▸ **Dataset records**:
'''
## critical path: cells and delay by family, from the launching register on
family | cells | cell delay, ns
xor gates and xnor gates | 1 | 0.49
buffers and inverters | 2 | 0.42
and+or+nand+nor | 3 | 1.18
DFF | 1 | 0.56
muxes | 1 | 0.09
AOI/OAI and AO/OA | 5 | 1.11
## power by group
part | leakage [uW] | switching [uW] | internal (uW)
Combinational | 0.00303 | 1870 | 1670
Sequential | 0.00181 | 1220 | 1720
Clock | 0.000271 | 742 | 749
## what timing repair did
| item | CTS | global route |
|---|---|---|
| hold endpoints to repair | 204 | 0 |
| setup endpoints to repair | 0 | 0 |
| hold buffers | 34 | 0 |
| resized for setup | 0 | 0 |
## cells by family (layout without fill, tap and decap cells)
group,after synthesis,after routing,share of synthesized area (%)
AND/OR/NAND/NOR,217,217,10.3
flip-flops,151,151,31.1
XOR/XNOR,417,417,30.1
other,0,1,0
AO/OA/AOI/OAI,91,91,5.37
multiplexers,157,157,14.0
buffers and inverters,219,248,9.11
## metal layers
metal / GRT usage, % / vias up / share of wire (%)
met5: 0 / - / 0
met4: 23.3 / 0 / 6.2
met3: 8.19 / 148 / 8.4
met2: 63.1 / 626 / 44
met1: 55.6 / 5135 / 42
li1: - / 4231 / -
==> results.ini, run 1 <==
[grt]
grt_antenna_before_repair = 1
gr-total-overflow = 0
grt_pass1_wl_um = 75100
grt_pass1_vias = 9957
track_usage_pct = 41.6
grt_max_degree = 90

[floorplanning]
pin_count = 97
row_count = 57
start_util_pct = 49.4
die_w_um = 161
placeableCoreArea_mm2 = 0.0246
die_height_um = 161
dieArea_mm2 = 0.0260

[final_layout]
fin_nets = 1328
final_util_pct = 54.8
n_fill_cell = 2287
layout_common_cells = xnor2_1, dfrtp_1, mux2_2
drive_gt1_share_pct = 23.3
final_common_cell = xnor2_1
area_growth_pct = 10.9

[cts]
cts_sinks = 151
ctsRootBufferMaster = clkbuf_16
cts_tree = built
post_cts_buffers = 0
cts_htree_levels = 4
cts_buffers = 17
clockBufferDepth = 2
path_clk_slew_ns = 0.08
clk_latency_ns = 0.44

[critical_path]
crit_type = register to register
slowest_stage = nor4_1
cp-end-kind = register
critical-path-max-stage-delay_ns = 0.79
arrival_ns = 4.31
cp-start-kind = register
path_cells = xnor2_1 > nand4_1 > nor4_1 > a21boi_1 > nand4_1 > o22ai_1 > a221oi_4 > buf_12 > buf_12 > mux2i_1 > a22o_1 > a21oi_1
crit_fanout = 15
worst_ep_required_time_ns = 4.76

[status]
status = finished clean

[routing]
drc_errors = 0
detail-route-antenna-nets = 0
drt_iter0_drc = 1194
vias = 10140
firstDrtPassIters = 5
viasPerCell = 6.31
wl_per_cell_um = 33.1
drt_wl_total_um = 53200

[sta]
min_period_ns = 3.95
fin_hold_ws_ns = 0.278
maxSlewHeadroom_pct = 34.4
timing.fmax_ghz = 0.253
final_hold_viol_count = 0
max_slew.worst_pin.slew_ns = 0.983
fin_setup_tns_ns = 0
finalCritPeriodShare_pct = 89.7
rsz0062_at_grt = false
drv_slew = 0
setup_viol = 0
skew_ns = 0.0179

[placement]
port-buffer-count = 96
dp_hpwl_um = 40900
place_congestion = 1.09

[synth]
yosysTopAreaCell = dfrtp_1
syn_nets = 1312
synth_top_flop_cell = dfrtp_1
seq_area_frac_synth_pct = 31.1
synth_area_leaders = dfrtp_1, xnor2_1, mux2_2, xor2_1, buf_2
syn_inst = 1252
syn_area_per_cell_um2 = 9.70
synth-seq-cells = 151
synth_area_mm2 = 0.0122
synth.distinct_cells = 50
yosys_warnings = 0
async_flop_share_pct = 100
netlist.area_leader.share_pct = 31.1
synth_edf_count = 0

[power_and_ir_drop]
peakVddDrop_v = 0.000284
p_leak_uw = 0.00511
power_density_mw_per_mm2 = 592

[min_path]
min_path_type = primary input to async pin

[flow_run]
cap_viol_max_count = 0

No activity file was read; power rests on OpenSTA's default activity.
<file path="config.mk">
export PLATFORM = sky130hd
export DESIGN_NAME = counter_mod_updown
export DESIGN_NICKNAME = d
export VERILOG_FILES = /design/src/rtl/counter_mod_updown.sv
export SDC_FILE = /design/constraint.sdc
export NUM_CORES = 1
export LEC_CHECK = 0
export BUFFER_PORTS_ARGS = -buffer_cell sky130_fd_sc_hd__buf_2
export CORE_MARGIN = 4
export CORE_UTILIZATION = 34
export CTS_CLUSTER_DIAMETER = 80
export DETAILED_ROUTE_END_ITERATION = 10
export PLACE_DENSITY = 0.61
export SLEW_MARGIN = 40
export SYNTH_ARGS = -nofsm -noshare
export SYNTH_HDL_FRONTEND = slang
export SYNTH_SLANG_ARGS = --single-unit
</file>
<file path="constraint.sdc">
create_clock -name clock_i -period 1.6 [get_ports clock_i]
set_input_delay 0.16 -clock clock_i [delete_from_list [all_inputs] [get_ports clock_i]]
set_output_delay 0.16 -clock clock_i [all_outputs]
set_load 0.01 [all_outputs]
</file>
<file path="src/rtl/counter_mod_updown.sv">
// counter_mod_updown: modulo-N up/down counter with load clamp, tc pulse and sticky ovf.
// Define COUNTER_SAT_EN to saturate at the range ends instead of wrapping.
module counter_mod_updown #(
    parameter int WIDTH   = 4,
    parameter int MODULUS = 10
) (
    input  logic             clock_i,
    input  logic             clear_i,
    input  logic             en_i,
    input  logic             up_i,
    input  logic             load_i,
    input  logic [WIDTH-1:0] load_val_i,
    input  logic             ovf_clr_i,
    output logic [WIDTH-1:0] q_o,
    output logic             tc_o,
    output logic             ovf_o
);
    localparam logic [WIDTH:0]   MOD_W = (WIDTH+1)'(MODULUS);
    localparam logic [WIDTH-1:0] TOP   = WIDTH'(MODULUS - 1);

    logic [WIDTH-1:0] q_q, q_d, step_val, load_sat;
    logic             tc_q, tc_d, ovf_q, ovf_d;
    logic [WIDTH:0]   inc, dec;
    logic             at_top, at_bot, wrap;

    // One extra bit keeps MODULUS = 2^WIDTH comparable and exposes the borrow at 0.
    assign inc    = {1'b0, q_q} + 1'b1;
    assign dec    = {1'b0, q_q} - 1'b1;
    assign at_top = inc == MOD_W;
    assign at_bot = dec[WIDTH];

    always_comb begin
        wrap     = en_i && !load_i && (up_i ? at_top : at_bot);
        load_sat = ({1'b0, load_val_i} >= MOD_W) ? TOP : load_val_i;
`ifdef COUNTER_SAT_EN
        step_val = wrap ? q_q : (up_i ? inc[WIDTH-1:0] : dec[WIDTH-1:0]);
`else
        step_val = wrap ? (up_i ? '0 : TOP) : (up_i ? inc[WIDTH-1:0] : dec[WIDTH-1:0]);
`endif
        q_d   = load_i ? load_sat : (en_i ? step_val : q_q);
        tc_d  = wrap;
        ovf_d = wrap || (ovf_q && !ovf_clr_i);
    end

    always_ff @(posedge clock_i) begin
        if (clear_i) begin
            q_q   <= '0;
            tc_q  <= 1'b0;
            ovf_q <= 1'b0;
        end else begin
            q_q   <= q_d;
            tc_q  <= tc_d;
            ovf_q <= ovf_d;
        end
    end

    assign q_o   = q_q;
    assign tc_o  = tc_q;
    assign ovf_o = ovf_q;
endmodule

</file>
==> metrics.yaml, run 1 <==
route.antenna.remaining_nets: 0
port_buffers: 15
grt_max_degree: 9
maxCapViolCount: 0
post-route-util: 0.5793
grt_pass1_vias: 486
worst_setup_path_end_kind: "flop"
multi_input_comb_area_um2: 420.4
ys_seq_area_frac: 0.2513
rows: 13
grt_setup_unrepaired: "yes"
crit_type: "reg -> reg"
htree_levels: 1
total_power_w: 0.0005402
maxSlewHeadroom: 0.7504
layout-drive-gt1-share: 0.5556
nets: 96
fmax_ghz: 0.6278
ios: 16
critPathLaunch: "q_o[0]"
track_usage: 0.1475
avgRoutedWirePerCell_um: 15.14
seqCellArea_um2: 127.6
clock_sinks: 6
path_max_fanout: 5
area_growth_pct: 59.69
clk_pin_slew_ns: 0.05
diodes: 0
syn-num-nets: 70
synth_cells: 57
worst_setup_path_start_kind: "flop"
antenna_found_initial: 0
design_area_um2: 763.2
synth_cell_types: 28
dp_cells: 89
clock_path_buffers: 2
tns_ns: 0
post-route-period-util: 0.9955
cts_buffers: 3
place_area_um2: 586.8
power_density_mw_per_mm2: 707.7
min_from: "clear_i"
rr_startpoint: "q_o[0]"
fp.dieW_um: 45.50
fillers: 115
final_common_cell: "buf_2"
core_area_mm2: 0.001318
hp-class: "in -> reg"
initial_utilization: 0.3628
dp_hpwl_um: 932.2
die_area_mm2: 0.002070
cts_tree: "done"
post-route-drc-count: 0
power.leakage_nw: 0.3146
arrival_ns: 1.73
post_drt_via_cell_ratio: 5.656
totalWireLength_um: 1453
synth_seq_cells: 6
setup_viol: 0
avgSynthCellArea_um2: 8.385
drt_iter0_markers: 17
hold_viol_final: 0
place.gp.congestion: 0.8437
insertion_delay_ns: 0.26
required_ns: 1.74
vdd_drop_max_v: 0.0004640
outcome: "complete, no violations"
vias: 543
min_period_ns: 1.593
syn-cell-area_um2: 478.0
first_pass_iters: 6
final_cells: 96
die_y_um: 45.50
fin_skew_ns: 0.006460
cts_root_buf: "clkbuf_4"
tightest_slew_ns: 0.3691
grt_pass1_wl_um: 2194
mostFrequentLayoutCells: "15 x buf_2, 8 x a21oi_1, 6 x buf_4"
maxSlewViolCount: 0
synth_warnings: 0
grt.overflow.total: 0
File: src/rtl/ysyx_23060136_wbu_gpr_writer.sv
// rtl/ysyx_23060136_wbu_gpr_writer.sv - write-back stage driving the GPR write port
// Holds one retiring instruction, forms the register write, counts retirements, halts on ebreak.
module ysyx_23060136_wbu_gpr_writer #(
   parameter int GPR_W  = 5,
   parameter int BITS_W = 64
) (
   input  logic              clk,
   input  logic              rst,
   input  logic              MEM_valid,
   output logic              MEM_ready,
   input  logic [BITS_W-1:0] MEM_pc,
   input  logic [31:0]       MEM_inst,
   input  logic [GPR_W-1:0]  MEM_rd,
   input  logic              MEM_RegWr,
   input  logic [1:0]        MEM_wb_sel,
   input  logic [BITS_W-1:0] MEM_alu_result,
   input  logic [BITS_W-1:0] MEM_load_raw,
   input  logic [BITS_W-1:0] MEM_csr_rdata,
   input  logic [2:0]        MEM_funct3,
   input  logic              MEM_ebreak,
   input  logic              WBU_flush,
   output logic              RegWr,
   output logic [GPR_W-1:0]  WBU_rd,
   output logic [BITS_W-1:0] rf_busW,
   output logic              WBU_commit,
   output logic [BITS_W-1:0] WBU_pc,
   output logic [31:0]       WBU_inst,
   output logic              WBU_halt,
   output logic [63:0]       WBU_instret
);

   typedef enum logic {S_RUN = 1'b0, S_HALT = 1'b1} state_t;

   state_t              r_state, w_state_next;
   logic                r_valid;
   logic [BITS_W-1:0]   r_pc, r_alu, r_raw, r_csr;
   logic [31:0]         r_inst;
   logic [GPR_W-1:0]    r_rd;
   logic                r_regwr, r_ebreak;
   logic [1:0]          r_sel;
   logic [2:0]          r_funct3;
   logic [63:0]         r_instret;

   logic                w_accept, w_commit;
   logic [7:0]          w_byte;
   logic [15:0]         w_half;
   logic [31:0]         w_word;
   logic [BITS_W-1:0]   w_load, w_wdata;

   assign w_accept = MEM_valid & MEM_ready;
   assign w_commit = r_valid & ~WBU_flush;

   always_ff @(posedge clk or posedge rst) begin
      if (rst) begin
         r_valid  <= 1'b0;
         r_pc     <= '0;
         r_inst   <= '0;
         r_rd     <= '0;
         r_regwr  <= 1'b0;
         r_sel    <= '0;
         r_alu    <= '0;
         r_raw    <= '0;
         r_csr    <= '0;
         r_funct3 <= '0;
         r_ebreak <= 1'b0;
      end else begin
         r_valid <= w_accept;
         if (w_accept) begin
            r_pc     <= MEM_pc;
            r_inst   <= MEM_inst;
            r_rd     <= MEM_rd;
            r_regwr  <= MEM_RegWr;
            r_sel    <= MEM_wb_sel;
            r_alu    <= MEM_alu_result;
            r_raw    <= MEM_load_raw;
            r_csr    <= MEM_csr_rdata;
            r_funct3 <= MEM_funct3;
            r_ebreak <= MEM_ebreak;
         end
      end
   end

   always_ff @(posedge clk or posedge rst) begin
      if (rst) r_instret <= '0;
      else if (w_commit) r_instret <= r_instret + 64'd1;
   end

   // Sub-doubleword lanes selected by the low effective-address bits; finer bits are ignored.
   always_comb begin
      w_byte = r_raw[{r_alu[2:0], 3'b000} +: 8];
      w_half = r_raw[{r_alu[2:1], 4'b0000} +: 16];
      w_word = r_raw[{r_alu[2], 5'b00000} +: 32];
      case (r_funct3)
         3'd0:    w_load = {{(BITS_W-8){w_byte[7]}}, w_byte};
         3'd1:    w_load = {{(BITS_W-16){w_half[15]}}, w_half};
         3'd2:    w_load = {{(BITS_W-32){w_word[31]}}, w_word};
         3'd3:    w_load = r_raw;
         3'd4:    w_load = {{(BITS_W-8){1'b0}}, w_byte};
         3'd5:    w_load = {{(BITS_W-16){1'b0}}, w_half};
         3'd6:    w_load = {{(BITS_W-32){1'b0}}, w_word};
         default: w_load = '0;
      endcase
   end

   always_comb begin
      case (r_sel)
         2'd0:    w_wdata = r_alu;
         2'd1:    w_wdata = w_load;
         2'd2:    w_wdata = r_csr;
         default: w_wdata = r_pc + BITS_W'(4);
      endcase
   end

   assign RegWr       = r_valid & r_regwr & (r_rd != '0) & ~WBU_flush;
   assign WBU_rd      = r_valid ? r_rd    : '0;
   assign rf_busW     = r_valid ? w_wdata : '0;
   assign WBU_commit  = w_commit;
   assign WBU_pc      = r_valid ? r_pc    : '0;
   assign WBU_inst    = r_valid ? r_inst  : '0;
   assign WBU_instret = r_instret;

   always_ff @(posedge clk or posedge rst) begin
      if (rst) r_state <= S_RUN;
      else     r_state <= w_state_next;
   end

   always_comb begin
      w_state_next = r_state;
      if (r_state == S_RUN && w_commit && r_ebreak) w_state_next = S_HALT;
   end

   // MEM_ready is held low while rst is asserted so every output reads 0 during reset.
   always_comb begin
      MEM_ready = (r_state == S_RUN) & ~rst;
      WBU_halt  = (r_state == S_HALT);
   end

endmodule

File: config.mk
export PLATFORM = sky130hd
export DESIGN_NAME = ysyx_23060136_wbu_gpr_writer
export DESIGN_NICKNAME = d
export VERILOG_FILES = /design/src/rtl/ysyx_23060136_wbu_gpr_writer.sv
export SDC_FILE = /design/constraint.sdc
export NUM_CORES = 1
export LEC_CHECK = 0
export CORE_AREA = 10 10 152 294
export CTS_CLUSTER_DIAMETER = 40
export DETAILED_ROUTE_END_ITERATION = 8
export DIE_AREA = 0 0 162 304
export GPL_ROUTABILITY_DRIVEN = 1
export GPL_TIMING_DRIVEN = 0
export PLACE_DENSITY = 0.8
export SLEW_MARGIN = 10
export SYNTH_ARGS = -nofsm -noshare
export SYNTH_HDL_FRONTEND = slang
export SYNTH_SLANG_ARGS = --single-unit
File: constraint.sdc
create_clock -name clk -period 18.12 [get_ports clk]
set_clock_uncertainty 0.15 [all_clocks]
set_input_delay 3.624 -clock clk [delete_from_list [all_inputs] [get_ports clk]]
set_output_delay 3.624 -clock clk [all_outputs]
set_load 0.02 [all_outputs]
==> metrics.txt, run 1 <==
outcome completed; clock net sink count 366; Resized Gates After CTS 0; vias in the first global route approximately 19000; ys flop type dfrtp_1; Leak Pwr between 10 and 15 nW; flops & latches, synth between 300 and 400; CTS buffer count 40; core area around 0.04 mm2; # fillers ~3300; largest net degree at the start of global routing 119; port bufs around 540; Synth Instances ~1800; Fmax 0.109 GHz; CP max FO 7; final hold vios 0; Rows approximately 100; Worst setup EP type output pin; async set-or-reset flop fraction in the synthesized netlist 100%; Slew Limit Fails 0; top-count cell post-synth dfrtp_1; vias after detailed routing roughly 18000; Worst Reg-to-Reg Cells 6; crit-path cells clkdlybuf4s50_1 > nor2_1 > o311a_1 > clkdlybuf4s50_1; # Post-CTS Setup Buffers 0; RSZ-0062 raised after global routing no; Synth top area share a little under half; mux share of post-synthesis cell area between 10% and 20%; number of placed I/O pins between 500 and 600; Worst EP required roughly 14000 ps; R2R setup slack around 14000 ps; final HPWL from detailed placement 72200 um; detailed-route DRC error count 0; initial antenna violation count 25; Area contributors post-synth dfrtp_1, mux2_2, xnor2_1, and2_1, o21ai_0; DRT Wirelength between 80000 and 90000 um; area grow syn2layout 39.1%; routability congestion estimate around 1.0; CTS Buffer Depth 3; final setup vio count 0; critical path type input port to output pin; register area share after synthesis a little under half; Setup TNS 0 ps; die area 0.0492 mm2; maxcap violations 0; worst slew pin tran between 1000 and 1500 ps; Post-Synth XOR/XNOR Area under 10%; Synth area leader dfrtp_1; initial core utilization between 40% and 50%; CTS clock-pin slew for the worst setup and hold paths around 60 ps; clk_lat worst skew 540 ps; complex-gate fraction of the synthesized area 11.3%; CTS tree done; simple-gate share of the synthesized area a little over an eighth; most frequent cells after synthesis dfrtp_1, mux2_2, nand2_1; Slew headroom roughly 17%; Power Dens Cells approximately 160 mW/mm2; Worst path slowest cell clkdlybuf4s50_1; worst hold-check path type flip-flop to flip-flop; adder-cell share of the synthesized area 0.130%; Post-synth EDFFs 0; Total Routing Usage GR 35.3%; placed inst area 0.0253 mm2; TritonRoute pass-1 iters 6; wire per inst approximately 30 um; Syn Nets roughly 2100; post-synth cell types between 60 and 70; Final nets around 2600; die height about 300 um; synthesized area about 0.019 mm2; fin area 0.0267 mm2; Congestion Overflow GR 0; maximum vdd ir drop approximately 0.00012 V; Arrival @ worst endpoint about 5400 ps; # H-tree levels 2; Setup crit start kind input port; Initial DRC Count around 1400; Detail Route Antenna Nets 0; global-route wire length before repair approximately 130000 um; Ys Warns 0; Die Wd 162 um; total power about 4.2 mW; hold depth 1; largest stage delay on the critical path roughly 600 ps; largest family of logic cells by synthesized area multiplexers; hold buffers post-CTS 0; Via density 6.02; fin crit share between 50% and 60%; most frequent CP cell clkdlybuf4s50_1; Min Clock Period, post-route 9210 ps; clk root buf clkbuf_16; fraction of layout cells with a size suffix above 1 between 15 and 20%; syn_area_per_cell about 11 um2
[metal layers]
metal | up-vias | track usage [%] | part of all wire [%]
met2 | 975 | 62.2 | 52
met4 | 2 | 28.0 | 8.7
met3 | 291 | 7.81 | 7.5
li1 | 7548 | - | -
met5 | - | 0 | 0.013
met1 | 8764 | 34.5 | 32
[report_power, final]
part / switching, mW / leakage [nW] / internal, mW
clock: 0.363 / 0.646 / 0.483
sequential: 0.389 / 4.40 / 1.17
combinational: 1.01 / 5.37 / 0.771
[critical path, delay by kind of cell]
| kind | cells | cell delay [ps] |
|---|---|---|
| buf+inv | 2 | 1070 |
| simple gates | 1 | 470 |
| compound gates | 1 | 270 |
[flip-flops by register name (all words and copies together), names as in the netlist]
name,count
WBU_instret,64
r_alu,64
r_csr,64
r_pc,64
r_raw,64
r_inst,32
r_rd,5
r_funct3,3
r_sel,2
WBU_halt,1
r_ebreak,1
r_regwr,1
r_valid,1
[through the flow]
| step | setup slack, ps | hold WS [ps] | std cells | utilization, % |
|---|---|---|---|---|
| 6_report | 8910 | 327 | 2921 | 66.7 |
| 5_1_grt | 8820 | 350 | 2921 | 66.7 |
| 4_1_cts | 8940 | 328 | 2897 | 66.5 |
| 3_5_place_dp | 8950 | 318 | 2827 | 63.2 |
| 3_3_place_gp | 76.1 | 307 | 2824 | 63.0 |
| 2_1_floorplan | 4190 | 296 | 1758 | - |
[cells in the final DEF, fill, tap and decap left out, types with 24 or more instances in the layout]
cell type	netlist	final
o221ai_1	28	28
nor2_1	50	50
diode_2	0	24
nand2_1	140	140
nand4_1	31	31
clkbuf_16	0	41
nand2b_1	27	27
o21ai_0	113	113
a21oi_1	64	64
dfrtp_1	366	366
xnor2_1	81	81
xor2_1	36	36
nand3_1	46	46
clkdlybuf4s50_1	0	536
and2_1	106	106
mux2_2	300	300
clkbuf_1	101	109
[layout make-up]
type	count	area (um2)	share of cell area, %
Clock buffer	53	1110	4.16
Inverter	19	78.8	0.295
Antenna cell	24	60.1	0.225
Tap cell	530	663	2.48
Multi-Input combinational cell	1258	9550	35.7
Timing Repair Buffer	539	5450	20.4
Buffer	115	449	1.68
Clock inverter	17	216	0.810
Sequential cell	366	9160	34.3
[logic make-up after synthesis]
logic type | Yosys count
and+or+nand+nor | 492
adders and majority gates | 2
xor gates and xnor gates | 117
DFF | 366
muxes | 321
buffers and inverters | 134
AOI/OAI and AO/OA | 326
[path summary, 6_finish.rpt]
kind,start,end
worst min-delay path,WBU_instret[63],WBU_instret[63]
worst max-delay path,WBU_flush,RegWr
worst min register to register,WBU_instret[63],WBU_instret[63]
max in group asynchronous,rst,r_sel[0]
min in group asynchronous,rst,WBU_instret[19]
worst max register to register,WBU_halt,r_raw[63]
No activity file was read; power rests on OpenSTA's default activity.
==> run 2, diff against run 1 <==
CORE_AREA = 10 10 159 309   (was 10 10 152 294)
DIE_AREA = 0 0 169 319   (was 0 0 162 304)
PLACE_DENSITY = 0.77   (was 0.8)
clock period = 8.25 ns   (was 18.12 ns; I/O delays follow)
==> run 2 against run 1 <==
  * First-iteration DRC count is 13% higher
  * Final area is 0.71% higher
  * Final cell count increased by 0.92%
  * Non-clock buffer count is 7 higher
  * Register-to-register slack lost 9900 ps
  * Setup slack worse by 7500 ps
  * Via count is 0.19% higher
  * Routed wire length grew 5.6%
  * Clock power increased by 130%
  * Critical path type is now flip-flop to output pin
  * Largest power group unchanged
==> metrics.txt, run 2 (synthesized netlist as in run 1, its figures left out) <==
outcome completed; core area between 0.04 and 0.05 mm2; GRT busiest layer met2; Congestion Overflow GR 0; internal power between 5 and 6 mW; Reg2Reg Launch Point WBU_halt; clock share of power between 20% and 30%; Rows around 110; end of the worst register-to-register path r_rd[3]; routability congestion estimate 0.984; met1 usage ~35%; final hold vios 0; highest-count cells in the layout ignoring fill and taps clkdlybuf4s50_1, dfrtp_1, mux2_2, nand2_1, o21ai_0; worst slew pin tran roughly 1200 ps; Die Wd 169 um; CP max FO 10; Sequential Power Share 37.0%; RSZ-0062 raised after global routing no; TritonRoute pass-1 iters 6; Slew Limit Fails 0; number of placed I/O pins ~540; P_sw ~4.0 mW; largest stage delay on the critical path between 900 and 1000 ps; Via density ~6.0; Hold Path Sink WBU_instret[63]; Setup TNS 0 ps; Logic pwr share 42.5%; Power Dens Cells 347 mW/mm2; final setup vio count 0; vias after detailed routing 17600; critical path type flip-flop to output pin; Worst path slowest cell nor2_1; vias in the first global route 18200; CTS clock-pin slew for the worst setup and hold paths about 60 ps; initial core utilization 43.6%; largest net degree at the start of global routing 40; Detail Route Antenna Nets 0; fin area approximately 0.027 mm2; initial antenna violation count 14; clock net sink count 366; hold depth 1; hold path start WBU_instret[63]; fin crit share slightly above 80%; commonest non-fill, non-tap cell in the layout clkdlybuf4s50_1; switching share of power between 40% and 50%; crit-path cells clkbuf_1 > nor2_1 > clkbuf_1 > buf_1 > nand2_1 > nand2_1 > o21ai_0 > a221oi_1 > clkdlybuf4s50_1; detailed-route DRC error count 0; Resized Gates After CTS 0; Slew headroom 21.3%; die height 319 um; fraction of layout cells with a size suffix above 1 roughly 17%; Worst Setup SP r_sel[0]; # H-tree levels 2; global-route wire length before repair around 130000 um; CTS buffer count 41; R2R setup slack about 4500 ps; Worst EP required 6450 ps; Worst setup EP type output pin; Min Clock Period, post-route 6840 ps; wire per inst 32.2 um; Leak Pwr ~10 nW; placed inst area 0.0255 mm2; # Post-CTS Setup Buffers 0; Arrival @ worst endpoint 5040 ps; maxcap violations 0; Final nets 2653; area grow syn2layout 40.1%; Setup crit start kind flip-flop; port bufs 536; DRT Wirelength between 90000 and 100000 um; Initial DRC Count 1627; clk_lat worst skew around 560 ps; Fmax roughly 0.15 GHz; CTS Buffer Depth 3; die area approximately 0.054 mm2; final HPWL from detailed placement 76800 um; clk root buf clkbuf_16; met2 usage between 60% and 70%; hold buffers post-CTS 0; maximum vdd ir drop 0.000232 V; Total Routing Usage GR 33.8%; CTS tree done; Worst Reg-to-Reg Cells 6; GR Util met3 5.83%; worst hold-check path type flip-flop to flip-flop
[run 2: worst max-delay path, delay by kind of cell, from the launching register on]
family	cells	cell delay, ps
AND/OR/NAND/NOR	3	1280
AO/OA/AOI/OAI	2	700
buffers and inverters	4	2120
flip-flops	1	390
[run 2: routing by layer]
layer	vias up	part of all wire, %
li1	7539	-
met1	8852	33
met2	964	53
met3	259	6.2
met4	0	7.7
met5	-	0
[run 2: metrics by stage]
step / power [mW] / setup slack [ps] / instances / hold WS [ps] / util [%]
3_5_place_dp: 7.29 / 2150 / 2859 / 315 / 57.9
5_1_grt: 9.67 / 1310 / 2948 / 354 / 61.1
2_1_floorplan: 5.46 / 1540 / 1758 / 296 / -
6_report: 9.33 / 1410 / 2948 / 322 / 61.1
3_3_place_gp: 7.19 / -893 / 2849 / 303 / 57.4
4_1_cts: 9.24 / 1570 / 2934 / 325 / 61.0
[run 2: final cells by class]
cell class | count | area (um2)
Inverter | 19 | 75.1
Tap cell | 555 | 694
Antenna cell | 14 | 35.0
Clock buffer | 58 | 1210
Fill cell | 3725 | 17100
Timing Repair Buffer | 546 | 5570
Sequential cell | 366 | 9160
Clock inverter | 17 | 193
Buffer | 115 | 449
Multi-Input combinational cell | 1258 | 9540
[run 2: power by group through the flow]
stage / Combinational, mW / Sequential (mW) / Clock [mW]
2_1_floorplan: 2.42 / 3.04 / 0
3_3_place_gp: 3.80 / 3.39 / 0
3_5_place_dp: 3.87 / 3.42 / 0
4_1_cts: 3.90 / 3.40 / 1.94
5_1_grt: 4.17 / 3.50 / 2.00
6_report: 3.97 / 3.45 / 1.91
[run 2: worst max-delay path by stage]
stage / to / slack, ps / depth (start not counted)
final: rf_busW[60] / 1410 / 9
after global routing: rf_busW[60] / 1310 / 9
after CTS: rf_busW[60] / 1570 / 9
after detailed placement: rf_busW[60] / 2150 / 9
after global placement: r_alu[58] / -890 / 2
after floorplan: WBU_halt / 1540 / 1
'''
▸ **WHAT NEEDS TO BE DONE**:
Copy the lines from the start of the data verbatim, stopping after the line containing "## power by group".

▸ **RESULT OF THE EXERCISE**:
## critical path: cells and delay by family, from the launching register on
family | cells | cell delay, ns
xor gates and xnor gates | 1 | 0.49
buffers and inverters | 2 | 0.42
and+or+nand+nor | 3 | 1.18
DFF | 1 | 0.56
muxes | 1 | 0.09
AOI/OAI and AO/OA | 5 | 1.11
## power by group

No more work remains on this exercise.